• [Task brief]: Each line in the records below, from the one that contains "wire [1:0] len_b" to the one that contains "4'd14: va = imm_a;", should be reproduced exactly, the first and last included.
----- Exercise data
Source: an optimization exercise on an open RTL-to-GDS flow (aim: small area). Production flows keep margins and buffers that such runs may drop.
Only simulation tests tie the RTL to the original design; equivalence was not proved.
Power figures rest on the tool's default switching activity, not on a simulated workload.

==> flow/design.v <==
module tcpu_core (
    input  wire        clk,
    input  wire        rst,
    output reg         mem_req,
    output reg         mem_we,
    output reg  [15:0] mem_addr,
    output reg  [7:0]  mem_wdata,
    input  wire        mem_gnt,
    input  wire        mem_rvalid,
    input  wire [7:0]  mem_rdata,
    input  wire        ev_post,
    input  wire [2:0]  ev_kind,
    input  wire [15:0] ev_payload,
    output reg         disk_req,
    output reg         disk_drive,
    output reg         disk_write,
    output reg  [15:0] disk_maddr,
    output reg  [15:0] disk_daddr,
    output wire        halted,
    output wire        waiting,
    output reg  [1:0]  halt_cause,
    input  wire [3:0]  dbg_sel,
    output reg  [15:0] dbg_data
);
    localparam [3:0] S_OP   = 4'd0,    
                     S_OB   = 4'd1,    
                     S_IMMA = 4'd2,    
                     S_IMMB = 4'd3,    
                     S_OFF  = 4'd4,    
                     S_EXEC = 4'd5,    
                     S_MRD  = 4'd6,    
                     S_MWR  = 4'd7,    
                     S_WAIT = 4'd8,    
                     S_HALT = 4'd9;    
    localparam [1:0] HC_NONE = 2'd0, HC_HALT = 2'd1, HC_BADOP = 2'd2, HC_BADDST = 2'd3;
    reg  [3:0]  state;
    reg  [15:0] ip;         
    reg  [15:0] cur;        
    reg  [7:0]  op;
    reg  [7:0]  ob;
    reg  [15:0] imm_a;
    reg  [15:0] imm_b;
    reg  [15:0] off;
    reg         bidx;       
    reg         pend;       
    reg  [7:0]  mlo;        
    reg  [15:0] x [0:7];    
    reg  [2:0]  ev_k;
    reg  [15:0] ev_p;
    wire [3:0] rcls = mem_rdata[7:4];
    wire [3:0] rsub = mem_rdata[3:0];
    reg        rd_legal;
    always @* begin
        case (rcls)
            4'h0:    rd_legal = (rsub <= 4'd4);
            4'h1:    rd_legal = (rsub <= 4'd7);
            4'h2:    rd_legal = (rsub <= 4'd5);
            4'h3:    rd_legal = (rsub[1:0] != 2'd3);
            4'h4:    rd_legal = (rsub <= 4'd5);
            4'h5:    rd_legal = (rsub[3:2] == 2'd0);
            default: rd_legal = 1'b0;
        endcase
    end
    wire [3:0] cls = op[7:4];
    wire [3:0] sub = op[3:0];
    wire is_alu   = (cls == 4'h1);
    wire is_not   = (op == 8'h20);
    wire is_neg   = (op == 8'h21);
    wire is_pop   = (op == 8'h22);
    wire is_push  = (op == 8'h23);
    wire is_jmp   = (op == 8'h24);
    wire is_call  = (op == 8'h25);
    wire is_mem   = (cls == 4'h3);
    wire is_load  = is_mem & ~op[3];
    wire is_store = is_mem &  op[3];
    wire is_jcc   = (cls == 4'h4);
    wire is_disk  = (cls == 4'h5);
    wire is_ret   = (op == 8'h01);
    wire is_halt  = (op == 8'h02);
    wire is_wait  = (op == 8'h03);
    wire is_poll  = (op == 8'h04);
    wire a_dst = is_alu | is_not | is_neg | is_pop | is_load;
    wire a_src = is_store | is_jcc | is_disk;
    wire b_src = is_alu | is_push | is_jmp | is_call | is_mem | is_jcc | is_disk;
    wire [3:0] ca  = ob[7:4];
    wire [3:0] cb  = ob[3:0];
    wire [7:0] obx = (state == S_OB) ? mem_rdata : ob;
    wire [3:0] cax = obx[7:4];
    wire [3:0] cbx = obx[3:0];
    wire [1:0] len_a   = !a_src ? 2'd0 : (cax == 4'd13) ? 2'd1 : (cax == 4'd14) ? 2'd2 : 2'd0;
    wire [1:0] len_b   = !b_src ? 2'd0 : (cbx == 4'd13) ? 2'd1 : (cbx == 4'd14) ? 2'd2 : 2'd0;
    wire [1:0] len_off = is_mem ? op[1:0] : 2'd0;
    wire [3:0] next_after_a = (len_b   != 2'd0) ? S_IMMB :
                              (len_off != 2'd0) ? S_OFF  : S_EXEC;
    wire [3:0] next_after_b = (len_off != 2'd0) ? S_OFF  : S_EXEC;
    wire [3:0] next_after_o = S_EXEC;
    wire [3:0] next_after_ob = (len_a != 2'd0) ? S_IMMA : next_after_a;
    reg [15:0] va, vb;
    always @* begin
        case (ca)
            4'd0, 4'd1, 4'd2, 4'd3, 4'd4, 4'd5, 4'd6, 4'd7: va = x[ca[2:0]];
            4'd8:  va = 16'h0000;
            4'd9:  va = 16'h0001;
            4'd10: va = 16'h0002;
            4'd11: va = 16'h0003;
            4'd12: va = 16'h0004;
            4'd13: va = imm_a;
            4'd14: va = imm_a;
            default: va = 16'hFFFF;
        endcase
        case (cb)
            4'd0, 4'd1, 4'd2, 4'd3, 4'd4, 4'd5, 4'd6, 4'd7: vb = x[cb[2:0]];
            4'd8:  vb = 16'h0000;
            4'd9:  vb = 16'h0001;
            4'd10: vb = 16'h0002;
            4'd11: vb = 16'h0003;
            4'd12: vb = 16'h0004;
            4'd13: vb = imm_b;
            4'd14: vb = imm_b;
            default: vb = 16'hFFFF;
        endcase
    end
    wire [15:0] xa = x[ca[2:0]];      
    wire [15:0] sp = x[7];
    reg [15:0] alu;
    always @* begin
        case (sub[2:0])
            3'd0: alu = xa + vb;
            3'd1: alu = xa - vb;
            3'd2: alu = xa ^ vb;
            3'd3: alu = xa & vb;
            3'd4: alu = xa | vb;
            3'd5: alu = (vb >= 16'd16) ? 16'h0000 : (xa << vb[3:0]);
            3'd6: alu = (vb >= 16'd16) ? 16'h0000 : (xa >> vb[3:0]);
            default: begin
                if ($signed(xa) > $signed(vb))      alu = 16'h0001;
                else if ($signed(xa) < $signed(vb)) alu = 16'hFFFF;
                else                                alu = 16'h0000;
            end
        endcase
    end
    wire t_eq = (va == 16'h0000);
    wire t_gt = (va == 16'h0001);
    wire t_lt = (va == 16'hFFFF);
    reg  taken;
    always @* begin
        case (sub[2:0])
            3'd0: taken = t_eq;
            3'd1: taken = ~t_eq;
            3'd2: taken = t_lt;
            3'd3: taken = t_gt;
            3'd4: taken = t_lt | t_eq;
            default: taken = t_gt | t_eq;
        endcase
    end
    wire        is_stack_rd = is_pop | is_ret;
    wire        is_stack_wr = is_push | is_call;
    wire [15:0] ea     = (is_store ? va : vb) + off;
    wire [15:0] mbase  = is_stack_rd ? (sp + 16'd2) :
                         is_stack_wr ? sp : ea;
    wire        mword  = is_stack_rd | is_stack_wr | op[2];
    wire [15:0] wval   = is_call ? cur : vb;
    wire [15:0] maddr  = mbase + {15'd0, bidx};
    wire [15:0] ld_val = mword ? {mem_rdata, mlo} : {8'h00, mem_rdata};
    always @* begin
        mem_req   = 1'b0;
        mem_we    = 1'b0;
        mem_addr  = cur;
        mem_wdata = 8'h00;
        case (state)
            S_OP, S_OB, S_IMMA, S_IMMB, S_OFF: begin
                mem_req  = ~pend;
                mem_addr = cur;
            end
            S_MRD: begin
                mem_req  = ~pend;
                mem_addr = maddr;
            end
            S_MWR: begin
                mem_req   = 1'b1;
                mem_we    = 1'b1;
                mem_addr  = maddr;
                mem_wdata = bidx ? wval[15:8] : wval[7:0];
            end
            default: ;
        endcase
    end
    always @* begin
        disk_req   = (state == S_EXEC) & is_disk;
        disk_drive = op[0];
        disk_write = op[1];
        disk_maddr = va;
        disk_daddr = vb;
    end
    assign halted  = (state == S_HALT);
    assign waiting = (state == S_WAIT);
    always @* begin
        case (dbg_sel)
            4'd0, 4'd1, 4'd2, 4'd3, 4'd4, 4'd5, 4'd6, 4'd7: dbg_data = x[dbg_sel[2:0]];
            4'd8:    dbg_data = ip;
            default: dbg_data = 16'h0000;
        endcase
    end
    wire rd_done = pend & mem_rvalid;
    wire consume = ((state == S_EXEC) & (is_poll | (is_wait & (ev_k != 3'd0)))) |
                   ((state == S_WAIT) & (ev_k != 3'd0));
    integer i;
    always @(posedge clk) begin
        if (rst) begin
            state      <= S_OP;
            ip         <= 16'h0000;
            cur        <= 16'h0000;
            op         <= 8'h00;
            ob         <= 8'h00;
            imm_a      <= 16'h0000;
            imm_b      <= 16'h0000;
            off        <= 16'h0000;
            bidx       <= 1'b0;
            pend       <= 1'b0;
            mlo        <= 8'h00;
            halt_cause <= HC_NONE;
            ev_k       <= 3'd0;
            ev_p       <= 16'h0000;
            for (i = 0; i < 8; i = i + 1)
                x[i] <= 16'h0000;
        end else begin
            if (mem_req & ~mem_we & mem_gnt)
                pend <= 1'b1;
            if (rd_done)
                pend <= 1'b0;
            case (state)
                S_OP: if (rd_done) begin
                    op <= mem_rdata;
                    if (!rd_legal) begin
                        state      <= S_HALT;
                        halt_cause <= HC_BADOP;
                    end else begin
                        cur   <= cur + 16'd1;
                        state <= (rcls == 4'h0) ? S_EXEC : S_OB;
                    end
                end
                S_OB: if (rd_done) begin
                    ob    <= mem_rdata;
                    imm_a <= 16'h0000;
                    imm_b <= 16'h0000;
                    off   <= 16'h0000;
                    bidx  <= 1'b0;
                    if (a_dst && cax[3]) begin
                        state      <= S_HALT;
                        halt_cause <= HC_BADDST;
                    end else begin
                        cur   <= cur + 16'd1;
                        state <= next_after_ob;
                    end
                end
                S_IMMA: if (rd_done) begin
                    cur <= cur + 16'd1;
                    if (bidx) imm_a[15:8] <= mem_rdata;
                    else      imm_a[7:0]  <= mem_rdata;
                    if ({1'b0, bidx} + 2'd1 == len_a) begin
                        bidx  <= 1'b0;
                        state <= next_after_a;
                    end else
                        bidx <= 1'b1;
                end
                S_IMMB: if (rd_done) begin
                    cur <= cur + 16'd1;
                    if (bidx) imm_b[15:8] <= mem_rdata;
                    else      imm_b[7:0]  <= mem_rdata;
                    if ({1'b0, bidx} + 2'd1 == len_b) begin
                        bidx  <= 1'b0;
                        state <= next_after_b;
                    end else
                        bidx <= 1'b1;
                end
                S_OFF: if (rd_done) begin
                    cur <= cur + 16'd1;
                    if (bidx) off[15:8] <= mem_rdata;
                    else      off[7:0]  <= mem_rdata;
                    if ({1'b0, bidx} + 2'd1 == len_off) begin
                        bidx  <= 1'b0;
                        state <= next_after_o;
                    end else
                        bidx <= 1'b1;
                end
                S_EXEC: begin
                    ip    <= cur;
                    state <= S_OP;
                    bidx  <= 1'b0;
                    if (is_alu)
                        x[ca[2:0]] <= alu;
                    else if (is_not)
                        x[ca[2:0]] <= ~xa;
                    else if (is_neg)
                        x[ca[2:0]] <= 16'h0000 - xa;
                    else if (is_jmp) begin
                        ip  <= vb;
                        cur <= vb;
                    end else if (is_jcc) begin
                        if (taken) begin
                            ip  <= vb;
                            cur <= vb;
                        end
                    end else if (is_load | is_stack_rd) begin
                        ip    <= ip;
                        state <= S_MRD;
                    end else if (is_store | is_stack_wr) begin
                        ip    <= ip;
                        state <= S_MWR;
                    end else if (is_halt) begin
                        state      <= S_HALT;
                        halt_cause <= HC_HALT;
                    end else if (is_wait & (ev_k == 3'd0))
                        state <= S_WAIT;
                end
                S_MRD: if (rd_done) begin
                    if (!bidx && mword) begin
                        mlo  <= mem_rdata;
                        bidx <= 1'b1;
                    end else begin
                        bidx  <= 1'b0;
                        state <= S_OP;
                        ip    <= cur;
                        if (is_ret) begin
                            x[7] <= sp + 16'd2;
                            ip   <= ld_val;
                            cur  <= ld_val;
                        end else if (is_pop) begin
                            x[7]       <= sp + 16'd2;
                            x[ca[2:0]] <= ld_val;    
                        end else
                            x[ca[2:0]] <= ld_val;
                    end
                end
                S_MWR: if (mem_gnt) begin
                    if (!bidx && mword)
                        bidx <= 1'b1;
                    else begin
                        bidx  <= 1'b0;
                        state <= S_OP;
                        ip    <= cur;
                        if (is_stack_wr)
                            x[7] <= sp - 16'd2;
                        if (is_call) begin
                            ip  <= vb;
                            cur <= vb;
                        end
                    end
                end
                S_WAIT: if (ev_k != 3'd0)
                    state <= S_OP;
                default: ;    
            endcase
            if (consume) begin
                x[0] <= {13'd0, ev_k};
                x[1] <= ev_p;
                ev_k <= 3'd0;
                ev_p <= 16'h0000;
            end
            if (ev_post) begin
                ev_k <= ev_kind;
                ev_p <= ev_payload;
            end
        end
    end
endmodule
----------
• [Answer below]:
    wire [1:0] len_b   = !b_src ? 2'd0 : (cbx == 4'd13) ? 2'd1 : (cbx == 4'd14) ? 2'd2 : 2'd0;
    wire [1:0] len_off = is_mem ? op[1:0] : 2'd0;
    wire [3:0] next_after_a = (len_b   != 2'd0) ? S_IMMB :
                              (len_off != 2'd0) ? S_OFF  : S_EXEC;
    wire [3:0] next_after_b = (len_off != 2'd0) ? S_OFF  : S_EXEC;
    wire [3:0] next_after_o = S_EXEC;
    wire [3:0] next_after_ob = (len_a != 2'd0) ? S_IMMA : next_after_a;
    reg [15:0] va, vb;
    always @* begin
        case (ca)
            4'd0, 4'd1, 4'd2, 4'd3, 4'd4, 4'd5, 4'd6, 4'd7: va = x[ca[2:0]];
            4'd8:  va = 16'h0000;
            4'd9:  va = 16'h0001;
            4'd10: va = 16'h0002;
            4'd11: va = 16'h0003;
            4'd12: va = 16'h0004;
            4'd13: va = imm_a;
            4'd14: va = imm_a;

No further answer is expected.